龍之介と明知は、どんな話をしているんだろう。どうせ、また剣術か、刀の話かもしれない。双子って同じ夢を見るんだろうか。お互い離れていてもテレパシーのような感が働くと聞く。あの二人もそうなるのか。そんなことを漠然と考えていた。
気だるい眠気が襲っていた。安寿と最後の夜、寝転んで話をするつもりだったが、このまま寝てしまいそうだった。
「雪江様?」
安寿が遠慮がちに声をかけていた。
「ん?」
「起きていらっしゃいます?」
「かろうじて、あ、でも大丈夫」
「雪江様も順調のようでなによりでございます」
お腹の子供のことだ。
「そうですね。安寿様の方が先に産まれるんでしょうね」
「はあ、そうなりましょうか。わたくしの方がわずかに早く、身ごもったことがわかりましたが、十月十日と申しますけど、なかなかその通りに産まれることはないようでございます」
それは同感だ。二十一世紀でも予定日はただの憶測でしかない。目安にはなるが、実際にその日に産まれる確率は少ないことは知っていた。
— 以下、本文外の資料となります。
## config.mk

```make
export PLATFORM = sky130hd
export DESIGN_NAME = csr_intc
export DESIGN_NICKNAME = d
export VERILOG_FILES = /design/src/rtl/csr_intc_pkg.sv /design/src/rtl/csr_intc_prescale.sv /design/src/rtl/csr_intc_edges.sv /design/src/rtl/csr_intc_timer.sv /design/src/rtl/csr_intc_cpuirq.sv /design/src/rtl/csr_intc.sv
export SDC_FILE = /design/constraint.sdc
export NUM_CORES = 1
export LEC_CHECK = 0
export ABC_AREA = 0
export BUFFER_PORTS_ARGS = -buffer_cell sky130_fd_sc_hd__buf_4
export CAP_MARGIN = 20
export CORE_ASPECT_RATIO = 1.75
export CORE_MARGIN = 8
export CORE_UTILIZATION = 47
export CTS_CLUSTER_SIZE = 25
export DETAILED_ROUTE_END_ITERATION = 10
export GPL_TIMING_DRIVEN = 0
export PLACE_DENSITY = 0.77
export SYNTH_ARGS = -nofsm -noshare
export SYNTH_HDL_FRONTEND = slang
export SYNTH_SLANG_ARGS = --single-unit
```

## constraint.sdc

```tcl
create_clock -name clk -period 1.2 [get_ports clk]
set_input_delay 0.06 -clock clk [delete_from_list [all_inputs] [get_ports clk]]
set_output_delay 0.06 -clock clk [all_outputs]
set_load 0.05 [all_outputs]
```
しかもこの江戸時代、自分の生理の周期と排卵日を知っている人はいないだろう。
「雪江様は、不安になられることはないのでしょうね」
不安? そう聞こえた。なにが不安になるのだろう。
「雪江様だから申し上げるのですが、時々わたくしは母になるその瞬間が怖くなるのです。産みの苦しみと申します。そのようなこと、わたくしが耐えられるのか、不安になるのです。このようなわたくしはきっと母親失格でしょう」
陣痛に耐えられるかどうか、不安になるということらしい。それは初産の妊婦が皆、思うことだろう。以前、雪江もそれを考え、悩んだこともある。
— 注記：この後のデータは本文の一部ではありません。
===== src/rtl/flash_wait_pkg.sv =====
package flash_wait_pkg;

  typedef enum logic [1:0] {
    OP_READ  = 2'd0,
    OP_PROG  = 2'd1,
    OP_ERASE = 2'd2,
    OP_RSVD  = 2'd3
  } flashOp_t;

  typedef enum logic [1:0] {
    RGN_NONE,
    RGN_MAIN,
    RGN_ALIAS,
    RGN_BOOT
  } region_t;

  // strobes from control to datapath
  typedef struct packed {
    logic capture;
    logic tick;
    logic finRead;
    logic finProg;
    logic finErase;
    logic finFail;
  } ctrlStrobe_t;

endpackage
$ cat config.mk
export PLATFORM = sky130hd
export DESIGN_NAME = unary_seg_seq
export DESIGN_NICKNAME = d
export VERILOG_FILES = /design/src/rtl/useq_pkg.sv /design/src/rtl/useq_bin_stage.sv /design/src/rtl/useq_chain.sv /design/src/rtl/useq_ctrl.sv /design/src/rtl/unary_seg_seq.sv
export SDC_FILE = /design/constraint.sdc
export NUM_CORES = 1
export LEC_CHECK = 0
export ABC_CLOCK_PERIOD_IN_PS = 1600
export BUFFER_PORTS_ARGS = -buffer_cell sky130_fd_sc_hd__buf_2
export CAP_MARGIN = 20
export CORE_ASPECT_RATIO = 0.6
export CORE_MARGIN = 2
export CORE_UTILIZATION = 48
export CTS_BUF_LIST = sky130_fd_sc_hd__clkbuf_8
export CTS_CLUSTER_DIAMETER = 80
export DETAILED_ROUTE_END_ITERATION = 10
export GPL_ROUTABILITY_DRIVEN = 1
export MAX_ROUTING_LAYER = met4
export PLACE_DENSITY_LB_ADDON = 0.2
export SLEW_MARGIN = 20
export SYNTH_ARGS = -nofsm -noshare
export SYNTH_HDL_FRONTEND = slang
export SYNTH_SLANG_ARGS = --single-unit
$ cat constraint.sdc
create_clock -name clk -period 1.6 [get_ports clk]
set_input_delay 0.16 -clock clk [delete_from_list [all_inputs] [get_ports clk]]
set_output_delay 0.16 -clock clk [all_outputs]
set_load 0.02 [all_outputs]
「私だって一応、不安にかられます。けど、大勢の女性がその苦しみを経験して、耐えてきたんです。そんなふうに思うと大丈夫かなって思うんです。もし、不安になって夜も眠れなくなりそうだったら、そういう時は久美子先生に相談してください。あの人なら的確な返事をしてくれます。出産経験者でもあるし、一人であれこれ考えるより、どんどん言っちゃってください」
「ああ、本当にそうですね。産みの苦しみは大変ですが、それは耐えられるということなのでございますね」
「うん、そう考えると少しは気がらくになるでしょ」
「はい」
「安寿様は細いけど、案外そういう体形の人の方がポンって簡単に産めちゃうらしいの。おじいちゃんが言ってた。私みたいな骨盤が広そうなタイプの方が難産、多いんだって」
外見でお尻が大きいから安産と決めつけるのは間違いということ。
そんな雪江の話が百パーセントわかっていないとは思うが、安寿が納得してくれたようだ。少し声に元気が出てきたから。
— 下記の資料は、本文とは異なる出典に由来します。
==> src/rtl/pktarb_sel.sv <==
module pktarb_sel #(
  parameter int unsigned NPORT  = 8,
  parameter int unsigned DATA_W = 64,
  parameter int unsigned CTRL_W = 8,
  parameter int unsigned IDX_W  = (NPORT > 1) ? $clog2(NPORT) : 1
) (
  input  logic                          hold,
  input  logic [IDX_W-1:0]              grant,
  input  logic [NPORT-1:0]              in_valid,
  output logic [NPORT-1:0]              in_ready,
  input  logic [NPORT-1:0][DATA_W-1:0]  in_data,
  input  logic [NPORT-1:0][CTRL_W-1:0]  in_ctrl,
  input  logic                          out_ready,
  output logic                          out_valid,
  output logic [DATA_W-1:0]             out_data,
  output logic [CTRL_W-1:0]             out_ctrl
);
  for (genvar i = 0; i < NPORT; i++) begin : g_rdy
    assign in_ready[i] = hold && out_ready && (grant == IDX_W'(i));
  end

  assign out_valid = hold && out_ready && in_valid[grant];
  assign out_data  = in_data[grant];
  assign out_ctrl  = in_ctrl[grant];
endmodule

==> src/rtl/pktarb_top.sv <==
module pktarb_top
  import pktarb_pkg::*;
#(
  parameter int unsigned NPORT  = DEF_NPORT,
  parameter int unsigned DATA_W = DEF_DATA_W,
  parameter int unsigned CTRL_W = DEF_CTRL_W
) (
  input  logic                          clk,
  input  logic                          rst_n,
  input  logic [NPORT-1:0]              in_valid,
  output logic [NPORT-1:0]              in_ready,
  input  logic [NPORT-1:0][DATA_W-1:0]  in_data,
  input  logic [NPORT-1:0][CTRL_W-1:0]  in_ctrl,
  output logic                          out_valid,
  input  logic                          out_ready,
  output logic [DATA_W-1:0]             out_data,
  output logic [CTRL_W-1:0]             out_ctrl
);
  localparam int unsigned IDX_W = (NPORT > 1) ? $clog2(NPORT) : 1;

  arb_state_e      state_q;
  logic [IDX_W-1:0] grant_q;
  logic [IDX_W-1:0] ptr_q;
  logic             found;
  logic [IDX_W-1:0] pick;
  logic             last_beat;
  logic             hold;

  assign hold = (state_q == ARB_HOLD);

  pktarb_rr_pick #(.NPORT(NPORT), .IDX_W(IDX_W)) u_pick (
    .req   (in_valid),
    .start (ptr_q),
    .found (found),
    .pick  (pick)
  );

  pktarb_sel #(.NPORT(NPORT), .DATA_W(DATA_W), .CTRL_W(CTRL_W), .IDX_W(IDX_W)) u_sel (
    .hold      (hold),
    .grant     (grant_q),
    .in_valid  (in_valid),
    .in_ready  (in_ready),
    .in_data   (in_data),
    .in_ctrl   (in_ctrl),
    .out_ready (out_ready),
    .out_valid (out_valid),
    .out_data  (out_data),
    .out_ctrl  (out_ctrl)
  );

  pktarb_edge #(.CTRL_W(CTRL_W)) u_edge (
    .clk       (clk),
    .rst_n     (rst_n),
    .beat      (out_valid),
    .ctrl      (out_ctrl),
    .last_beat (last_beat)
  );

  always_ff @(posedge clk or negedge rst_n) begin
    if (!rst_n) begin
      state_q <= ARB_IDLE;
      grant_q <= '0;
      ptr_q   <= '0;
    end else if (!hold) begin
      if (found) begin
        state_q <= ARB_HOLD;
        grant_q <= pick;
      end
    end else if (last_beat) begin
      state_q <= ARB_IDLE;
      ptr_q   <= (grant_q == IDX_W'(NPORT-1)) ? '0 : grant_q + 1'b1;
    end
  end
endmodule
「そう、母も兄とわたくしを産んでくださいました。苦しくてもう二度と繰り返したくないと思うのであれば、二人も産もうとはなさらなかったはず。ああ、そう考えると・・・・もう心配などしないようにします」
「うん、それがいい。楽しいことを考えましょう。赤ちゃん、どっちに似ているかな。両方が男たちに似ていたら、私達の赤ちゃんって双子みたいになるかもしれない」
「ああ、それはまことにそうなるかもしれません」
「ねえ、産まれたら、またここへ泊りにきて。赤ちゃんと一緒に。お座りができるくらいになったら、二人を並べてみようよ」
「まあ、それは・・・・はい。ぜひ、そうさせていただきます。今からそう明知様にもご承諾いただき、必ず赤子と一緒に参ります」
「うん。絶対だよ」
「はい」
「私は自分のお乳で育てるつもり、そしてできる限り、自分で赤ちゃんの世話をしたい」
「雪江様らしいと思います。わたくしも手をかけられることはやろうと思っております」
それからしばらく二人での会話が続いた。そしていつのまにか雪江と安寿は寝入っていた。
あと数か月で臨月を迎え、雪江と安寿は母になる。
そして、武家の奥方同士が繋ぐ絆、それはこれからも続くことだろう。